What is being asked → Every line in the listing below from the one with "1628 | 54.6 |" through the one with "where the power" is to be reproduced exactly, both ends included; leave out the rest.

_ _ _ _ _

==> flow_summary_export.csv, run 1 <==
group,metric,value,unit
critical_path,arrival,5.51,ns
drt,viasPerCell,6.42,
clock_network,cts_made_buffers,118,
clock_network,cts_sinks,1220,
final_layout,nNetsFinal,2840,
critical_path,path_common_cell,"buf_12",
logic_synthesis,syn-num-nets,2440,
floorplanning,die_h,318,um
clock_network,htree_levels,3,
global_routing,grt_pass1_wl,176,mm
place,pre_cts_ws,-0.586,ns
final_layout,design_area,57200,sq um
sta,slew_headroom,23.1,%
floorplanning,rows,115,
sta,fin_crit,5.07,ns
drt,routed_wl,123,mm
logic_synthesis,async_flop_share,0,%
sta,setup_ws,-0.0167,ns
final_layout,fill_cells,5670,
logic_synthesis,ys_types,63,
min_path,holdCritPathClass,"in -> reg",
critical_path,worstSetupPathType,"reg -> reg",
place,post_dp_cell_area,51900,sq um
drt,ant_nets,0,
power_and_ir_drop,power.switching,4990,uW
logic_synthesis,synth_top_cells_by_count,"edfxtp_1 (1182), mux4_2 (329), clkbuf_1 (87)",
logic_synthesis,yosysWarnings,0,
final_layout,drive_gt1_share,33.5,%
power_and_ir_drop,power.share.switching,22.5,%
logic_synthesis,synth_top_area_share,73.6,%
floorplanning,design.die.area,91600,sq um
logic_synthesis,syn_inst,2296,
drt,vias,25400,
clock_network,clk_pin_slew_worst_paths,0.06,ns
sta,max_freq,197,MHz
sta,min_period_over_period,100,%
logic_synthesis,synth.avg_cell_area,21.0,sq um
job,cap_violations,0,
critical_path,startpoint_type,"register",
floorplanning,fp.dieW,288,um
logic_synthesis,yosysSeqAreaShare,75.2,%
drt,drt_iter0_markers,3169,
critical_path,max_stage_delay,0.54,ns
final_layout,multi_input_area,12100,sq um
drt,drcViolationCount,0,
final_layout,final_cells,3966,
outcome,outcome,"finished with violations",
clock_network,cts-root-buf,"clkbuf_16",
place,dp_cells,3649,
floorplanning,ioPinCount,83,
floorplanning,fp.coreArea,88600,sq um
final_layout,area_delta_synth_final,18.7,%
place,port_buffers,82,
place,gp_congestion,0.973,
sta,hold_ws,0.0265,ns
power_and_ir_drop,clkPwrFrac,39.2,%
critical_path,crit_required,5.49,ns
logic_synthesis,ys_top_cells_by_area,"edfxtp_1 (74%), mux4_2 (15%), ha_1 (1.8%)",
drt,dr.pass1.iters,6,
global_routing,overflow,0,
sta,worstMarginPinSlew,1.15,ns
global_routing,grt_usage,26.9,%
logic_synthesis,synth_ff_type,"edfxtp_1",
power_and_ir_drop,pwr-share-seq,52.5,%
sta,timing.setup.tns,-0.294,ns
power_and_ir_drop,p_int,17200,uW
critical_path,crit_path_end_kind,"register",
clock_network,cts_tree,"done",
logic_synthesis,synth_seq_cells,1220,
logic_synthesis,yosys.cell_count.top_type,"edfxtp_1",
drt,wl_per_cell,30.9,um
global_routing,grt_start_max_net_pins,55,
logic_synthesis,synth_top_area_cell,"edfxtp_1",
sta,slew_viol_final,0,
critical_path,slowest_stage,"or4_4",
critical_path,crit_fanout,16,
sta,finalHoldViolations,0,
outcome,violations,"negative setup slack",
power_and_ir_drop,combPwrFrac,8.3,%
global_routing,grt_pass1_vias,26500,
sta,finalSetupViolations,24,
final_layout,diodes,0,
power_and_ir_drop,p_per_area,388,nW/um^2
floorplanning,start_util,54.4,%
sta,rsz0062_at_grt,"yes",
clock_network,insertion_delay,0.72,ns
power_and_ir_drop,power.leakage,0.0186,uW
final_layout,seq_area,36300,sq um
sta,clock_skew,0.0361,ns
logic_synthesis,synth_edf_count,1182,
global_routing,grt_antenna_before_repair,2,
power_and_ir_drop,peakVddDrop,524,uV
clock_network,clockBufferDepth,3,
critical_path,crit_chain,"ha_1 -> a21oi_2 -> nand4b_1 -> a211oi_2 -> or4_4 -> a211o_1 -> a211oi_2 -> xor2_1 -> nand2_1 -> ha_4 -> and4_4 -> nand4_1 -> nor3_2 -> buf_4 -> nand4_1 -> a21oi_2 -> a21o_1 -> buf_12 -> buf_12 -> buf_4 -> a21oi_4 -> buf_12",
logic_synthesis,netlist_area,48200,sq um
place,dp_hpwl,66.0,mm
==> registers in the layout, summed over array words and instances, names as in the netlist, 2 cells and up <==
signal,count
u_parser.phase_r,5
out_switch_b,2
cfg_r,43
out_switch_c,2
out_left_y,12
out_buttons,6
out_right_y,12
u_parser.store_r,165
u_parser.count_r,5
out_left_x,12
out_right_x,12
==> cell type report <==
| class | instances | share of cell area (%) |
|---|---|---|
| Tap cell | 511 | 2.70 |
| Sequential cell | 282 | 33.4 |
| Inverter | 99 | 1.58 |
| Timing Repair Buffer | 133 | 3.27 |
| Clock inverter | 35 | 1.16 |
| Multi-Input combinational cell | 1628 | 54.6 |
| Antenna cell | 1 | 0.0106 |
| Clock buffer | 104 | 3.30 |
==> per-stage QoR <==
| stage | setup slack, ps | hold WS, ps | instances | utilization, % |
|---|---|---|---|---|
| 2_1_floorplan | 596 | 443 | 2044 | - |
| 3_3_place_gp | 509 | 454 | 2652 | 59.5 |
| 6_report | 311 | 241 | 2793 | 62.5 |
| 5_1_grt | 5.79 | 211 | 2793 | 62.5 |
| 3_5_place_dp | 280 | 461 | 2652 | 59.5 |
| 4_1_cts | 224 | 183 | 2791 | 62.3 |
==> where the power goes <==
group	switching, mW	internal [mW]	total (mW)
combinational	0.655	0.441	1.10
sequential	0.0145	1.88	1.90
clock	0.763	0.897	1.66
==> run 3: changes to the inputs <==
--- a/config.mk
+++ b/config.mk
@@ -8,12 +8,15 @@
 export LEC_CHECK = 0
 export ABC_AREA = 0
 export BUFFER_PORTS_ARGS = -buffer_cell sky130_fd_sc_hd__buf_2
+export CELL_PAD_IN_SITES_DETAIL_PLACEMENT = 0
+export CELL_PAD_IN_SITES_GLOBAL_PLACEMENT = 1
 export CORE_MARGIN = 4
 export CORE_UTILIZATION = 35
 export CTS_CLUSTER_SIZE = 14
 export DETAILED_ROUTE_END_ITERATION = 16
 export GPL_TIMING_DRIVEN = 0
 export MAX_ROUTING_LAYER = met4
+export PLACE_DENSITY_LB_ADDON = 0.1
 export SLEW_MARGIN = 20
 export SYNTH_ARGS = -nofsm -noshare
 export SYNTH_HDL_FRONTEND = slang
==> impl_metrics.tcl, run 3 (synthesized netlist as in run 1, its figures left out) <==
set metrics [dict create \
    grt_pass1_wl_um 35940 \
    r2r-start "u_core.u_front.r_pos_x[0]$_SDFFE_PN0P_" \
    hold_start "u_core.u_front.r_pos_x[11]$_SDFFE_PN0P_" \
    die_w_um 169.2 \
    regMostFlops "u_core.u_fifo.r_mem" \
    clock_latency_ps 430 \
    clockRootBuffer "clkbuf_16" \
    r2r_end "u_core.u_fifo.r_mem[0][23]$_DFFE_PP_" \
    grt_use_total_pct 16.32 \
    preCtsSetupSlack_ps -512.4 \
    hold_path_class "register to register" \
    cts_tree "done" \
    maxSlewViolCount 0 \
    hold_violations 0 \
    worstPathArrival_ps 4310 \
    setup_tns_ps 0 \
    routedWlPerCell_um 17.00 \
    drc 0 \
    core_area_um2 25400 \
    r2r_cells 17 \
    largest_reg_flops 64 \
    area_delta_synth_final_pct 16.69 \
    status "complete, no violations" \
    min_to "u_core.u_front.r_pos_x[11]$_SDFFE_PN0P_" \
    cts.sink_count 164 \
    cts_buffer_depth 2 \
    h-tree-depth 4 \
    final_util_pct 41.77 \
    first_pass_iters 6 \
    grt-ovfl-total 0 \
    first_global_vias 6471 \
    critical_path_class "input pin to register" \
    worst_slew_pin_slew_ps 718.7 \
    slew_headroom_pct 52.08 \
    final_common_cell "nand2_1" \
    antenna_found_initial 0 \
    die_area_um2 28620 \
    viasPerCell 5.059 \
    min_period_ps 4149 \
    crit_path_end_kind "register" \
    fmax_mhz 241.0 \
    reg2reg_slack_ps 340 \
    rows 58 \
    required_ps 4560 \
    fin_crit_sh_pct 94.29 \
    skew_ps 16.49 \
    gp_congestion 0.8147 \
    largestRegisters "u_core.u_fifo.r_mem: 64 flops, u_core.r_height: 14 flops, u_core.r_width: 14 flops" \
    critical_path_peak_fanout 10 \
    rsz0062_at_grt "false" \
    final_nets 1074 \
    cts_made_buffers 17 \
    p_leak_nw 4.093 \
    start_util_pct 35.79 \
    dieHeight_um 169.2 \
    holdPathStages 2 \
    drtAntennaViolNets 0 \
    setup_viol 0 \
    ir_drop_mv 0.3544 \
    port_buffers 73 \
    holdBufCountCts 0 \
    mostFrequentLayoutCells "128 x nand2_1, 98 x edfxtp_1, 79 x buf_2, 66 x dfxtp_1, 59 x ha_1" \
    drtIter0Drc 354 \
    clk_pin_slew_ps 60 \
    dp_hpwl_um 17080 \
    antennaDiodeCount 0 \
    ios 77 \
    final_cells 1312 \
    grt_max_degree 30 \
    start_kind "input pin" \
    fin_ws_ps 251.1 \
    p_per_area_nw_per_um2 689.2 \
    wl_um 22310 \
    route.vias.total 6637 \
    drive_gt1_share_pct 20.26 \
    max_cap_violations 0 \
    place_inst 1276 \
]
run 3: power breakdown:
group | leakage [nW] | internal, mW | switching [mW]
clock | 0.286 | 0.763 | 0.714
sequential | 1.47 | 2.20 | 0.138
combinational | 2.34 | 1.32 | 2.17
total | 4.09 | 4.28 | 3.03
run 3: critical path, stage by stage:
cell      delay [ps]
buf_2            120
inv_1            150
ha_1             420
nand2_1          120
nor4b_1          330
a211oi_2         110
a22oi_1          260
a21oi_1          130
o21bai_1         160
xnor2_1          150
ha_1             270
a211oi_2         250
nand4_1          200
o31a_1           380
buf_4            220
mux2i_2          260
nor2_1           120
**config.mk**
```make
export PLATFORM = sky130hd
export DESIGN_NAME = gate_position_tracker_top_flat
export DESIGN_NICKNAME = d
export VERILOG_FILES = /design/src/rtl/gpt_pkg.sv /design/src/rtl/gpt_if.sv /design/src/rtl/gpt_dp.sv /design/src/rtl/gpt_ctrl.sv /design/src/rtl/gate_position_tracker_top.sv /design/src/flat_wrapper.sv
export SDC_FILE = /design/constraint.sdc
export NUM_CORES = 1
export LEC_CHECK = 0
export ABC_AREA = 1
export BUFFER_PORTS_ARGS = -buffer_cell sky130_fd_sc_hd__buf_2
export CORE_MARGIN = 2
export CORE_UTILIZATION = 60
export DETAILED_ROUTE_END_ITERATION = 10
export GPL_TIMING_DRIVEN = 0
export PLACE_DENSITY = 0.85
export SYNTH_ARGS = -nofsm -noshare
export SYNTH_HDL_FRONTEND = slang
export SYNTH_HIERARCHICAL = 1
export SYNTH_SLANG_ARGS = --single-unit
```
**constraint.sdc**
```tcl
create_clock -name clk -period 8.1 [get_ports clk]
set_clock_uncertainty 0.15 [all_clocks]
set_input_delay 1.215 -clock clk [delete_from_list [all_inputs] [get_ports clk]]
set_output_delay 1.215 -clock clk [all_outputs]
set_load 0.05 [all_outputs]
```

_ _ _ _ _

Response area →
| Multi-Input combinational cell | 1628 | 54.6 |
| Antenna cell | 1 | 0.0106 |
| Clock buffer | 104 | 3.30 |
==> per-stage QoR <==
| stage | setup slack, ps | hold WS, ps | instances | utilization, % |
|---|---|---|---|---|
| 2_1_floorplan | 596 | 443 | 2044 | - |
| 3_3_place_gp | 509 | 454 | 2652 | 59.5 |
| 6_report | 311 | 241 | 2793 | 62.5 |
| 5_1_grt | 5.79 | 211 | 2793 | 62.5 |
| 3_5_place_dp | 280 | 461 | 2652 | 59.5 |
| 4_1_cts | 224 | 183 | 2791 | 62.3 |
==> where the power goes <==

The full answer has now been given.